Anche per questo mi è sembrato poco coerente mostrarli nella sequenza finale del tranello: perché?
Fra l’altro, purparlé, mi è successa una cosa strana: la comparsa sullo schermo dei visi di Bonnie e Clyde mi ha quasi spaventato, con un inaspettato effetto da film horror (sarà stata colpa del trucco, di alcuni elementi posticci sul volto degli attori: forse indossavano lenti a contatto che ne dilatavano le pupille? Non so).

7 commenti

  1. TraianosLive / 30 Marzo 2019

    @Stefania il tempo di scrivere due righe e mi trovo la tua recensione pubblicata in contemporanea…che sincronia 😀

  2. Stefania / 30 Marzo 2019

    @traianoslive: 😀 e abbiamo dato anche lo stesso voto

  3. TraianosLive / 30 Marzo 2019

    @Stefania Comunque è vero…alla fine del film quando vediamo in volto Bonnie&Clyde hanno degli occhi assurdi. Sembrano quelli di una lepre illuminata da un TIR in corsa.

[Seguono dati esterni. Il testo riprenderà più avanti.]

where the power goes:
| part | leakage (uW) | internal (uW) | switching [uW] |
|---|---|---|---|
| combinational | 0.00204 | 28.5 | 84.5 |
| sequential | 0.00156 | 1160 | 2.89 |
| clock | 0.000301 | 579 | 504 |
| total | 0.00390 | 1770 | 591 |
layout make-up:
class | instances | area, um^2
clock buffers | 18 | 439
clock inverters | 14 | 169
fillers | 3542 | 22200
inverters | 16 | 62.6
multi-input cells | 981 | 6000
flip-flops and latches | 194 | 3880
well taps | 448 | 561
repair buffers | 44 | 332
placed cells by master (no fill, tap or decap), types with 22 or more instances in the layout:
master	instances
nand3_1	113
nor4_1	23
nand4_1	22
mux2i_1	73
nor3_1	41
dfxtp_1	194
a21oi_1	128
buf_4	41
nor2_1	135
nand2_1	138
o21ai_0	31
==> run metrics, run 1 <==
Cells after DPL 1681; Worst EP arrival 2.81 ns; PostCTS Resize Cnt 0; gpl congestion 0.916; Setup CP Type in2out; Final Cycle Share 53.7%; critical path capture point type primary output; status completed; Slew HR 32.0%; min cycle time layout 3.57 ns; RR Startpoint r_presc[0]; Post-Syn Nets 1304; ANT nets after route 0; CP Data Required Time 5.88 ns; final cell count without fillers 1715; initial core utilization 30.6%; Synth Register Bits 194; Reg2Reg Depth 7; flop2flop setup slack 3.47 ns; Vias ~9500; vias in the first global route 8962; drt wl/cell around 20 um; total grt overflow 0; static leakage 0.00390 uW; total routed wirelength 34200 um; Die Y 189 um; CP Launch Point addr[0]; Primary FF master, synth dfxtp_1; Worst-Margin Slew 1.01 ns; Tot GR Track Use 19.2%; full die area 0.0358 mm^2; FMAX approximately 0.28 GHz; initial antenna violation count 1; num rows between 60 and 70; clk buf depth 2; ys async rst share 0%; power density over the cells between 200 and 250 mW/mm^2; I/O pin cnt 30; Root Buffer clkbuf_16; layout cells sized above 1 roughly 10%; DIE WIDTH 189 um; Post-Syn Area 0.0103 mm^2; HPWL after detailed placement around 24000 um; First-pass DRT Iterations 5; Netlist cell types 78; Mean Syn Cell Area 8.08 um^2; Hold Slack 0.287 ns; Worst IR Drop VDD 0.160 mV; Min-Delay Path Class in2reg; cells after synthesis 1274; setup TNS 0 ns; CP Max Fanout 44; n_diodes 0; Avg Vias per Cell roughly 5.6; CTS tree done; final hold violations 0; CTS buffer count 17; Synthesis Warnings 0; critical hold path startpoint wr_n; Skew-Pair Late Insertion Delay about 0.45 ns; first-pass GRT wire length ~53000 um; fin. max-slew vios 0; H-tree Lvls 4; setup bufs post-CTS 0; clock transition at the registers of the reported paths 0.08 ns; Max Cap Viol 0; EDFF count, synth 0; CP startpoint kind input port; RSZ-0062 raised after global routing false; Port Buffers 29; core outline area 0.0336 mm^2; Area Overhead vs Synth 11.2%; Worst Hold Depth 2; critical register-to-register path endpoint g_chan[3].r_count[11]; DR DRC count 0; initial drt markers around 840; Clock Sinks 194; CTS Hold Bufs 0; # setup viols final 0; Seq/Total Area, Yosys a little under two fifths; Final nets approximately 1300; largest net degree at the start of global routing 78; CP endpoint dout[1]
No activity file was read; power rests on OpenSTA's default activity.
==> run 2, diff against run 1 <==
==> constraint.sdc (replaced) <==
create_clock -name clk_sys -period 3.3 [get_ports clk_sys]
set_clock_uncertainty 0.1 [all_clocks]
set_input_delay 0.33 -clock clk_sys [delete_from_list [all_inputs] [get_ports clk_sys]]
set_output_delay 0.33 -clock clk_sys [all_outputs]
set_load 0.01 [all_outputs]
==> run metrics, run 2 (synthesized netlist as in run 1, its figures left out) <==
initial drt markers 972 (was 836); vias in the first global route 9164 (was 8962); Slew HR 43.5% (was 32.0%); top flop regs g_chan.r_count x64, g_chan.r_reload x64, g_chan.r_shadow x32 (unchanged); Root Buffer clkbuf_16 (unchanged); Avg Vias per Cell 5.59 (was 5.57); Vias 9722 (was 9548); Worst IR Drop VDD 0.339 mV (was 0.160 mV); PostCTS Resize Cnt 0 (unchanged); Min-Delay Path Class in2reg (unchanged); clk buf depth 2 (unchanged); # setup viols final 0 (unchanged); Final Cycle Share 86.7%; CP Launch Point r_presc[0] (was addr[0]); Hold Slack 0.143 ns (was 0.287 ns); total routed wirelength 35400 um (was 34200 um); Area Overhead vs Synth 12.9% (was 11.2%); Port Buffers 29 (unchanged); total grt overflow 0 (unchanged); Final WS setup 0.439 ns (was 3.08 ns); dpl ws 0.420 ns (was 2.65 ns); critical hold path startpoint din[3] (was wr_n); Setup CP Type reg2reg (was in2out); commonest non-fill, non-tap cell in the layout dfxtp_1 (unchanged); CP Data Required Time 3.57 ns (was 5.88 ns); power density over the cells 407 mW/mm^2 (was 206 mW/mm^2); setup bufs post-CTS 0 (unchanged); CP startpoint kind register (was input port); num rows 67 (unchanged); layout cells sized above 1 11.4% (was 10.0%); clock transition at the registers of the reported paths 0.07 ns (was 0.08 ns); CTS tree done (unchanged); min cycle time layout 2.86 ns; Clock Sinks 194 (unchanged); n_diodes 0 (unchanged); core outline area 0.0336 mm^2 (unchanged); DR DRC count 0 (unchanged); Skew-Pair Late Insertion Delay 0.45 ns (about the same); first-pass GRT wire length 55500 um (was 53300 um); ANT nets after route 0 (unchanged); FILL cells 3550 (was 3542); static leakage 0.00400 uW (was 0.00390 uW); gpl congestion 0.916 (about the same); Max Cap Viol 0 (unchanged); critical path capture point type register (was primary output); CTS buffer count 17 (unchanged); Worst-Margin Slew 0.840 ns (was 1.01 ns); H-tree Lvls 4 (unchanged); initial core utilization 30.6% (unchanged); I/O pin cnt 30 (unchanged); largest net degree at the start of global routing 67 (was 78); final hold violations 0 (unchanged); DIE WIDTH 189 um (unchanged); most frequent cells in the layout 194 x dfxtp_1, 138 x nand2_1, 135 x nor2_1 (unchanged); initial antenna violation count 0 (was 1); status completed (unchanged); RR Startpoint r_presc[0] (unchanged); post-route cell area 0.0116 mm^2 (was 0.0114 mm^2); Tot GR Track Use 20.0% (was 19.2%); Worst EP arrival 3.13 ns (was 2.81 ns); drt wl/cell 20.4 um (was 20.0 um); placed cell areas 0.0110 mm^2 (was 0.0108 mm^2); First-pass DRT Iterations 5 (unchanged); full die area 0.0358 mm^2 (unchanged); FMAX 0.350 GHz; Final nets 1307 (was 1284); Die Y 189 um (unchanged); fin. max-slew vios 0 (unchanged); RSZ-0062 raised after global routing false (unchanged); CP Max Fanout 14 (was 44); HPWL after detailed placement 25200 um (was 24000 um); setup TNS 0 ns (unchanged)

    • Stefania / 30 Marzo 2019

      @traianoslive: esatto, avevano un’espressione spaventata, oltre che spaventosa. Ed è per questo che mostrarli così mi è sembrata una scelta poco coerente. Quell’espressione da Bambi sotto allucinogeni cozza contro tutto, anche con il loro gesto successivo (le mani sulle armi). O, forse, è stato fatto così proprio per ribadire il concetto che l’apparenza non c’entra(va) niente con l’essenza. A questo punto, non so. Però, avrei preferito continuare a considerarli “fantasmi” come hai scritto tu. Almeno, questo film avrebbe avuto un che di originale per essere ricordato.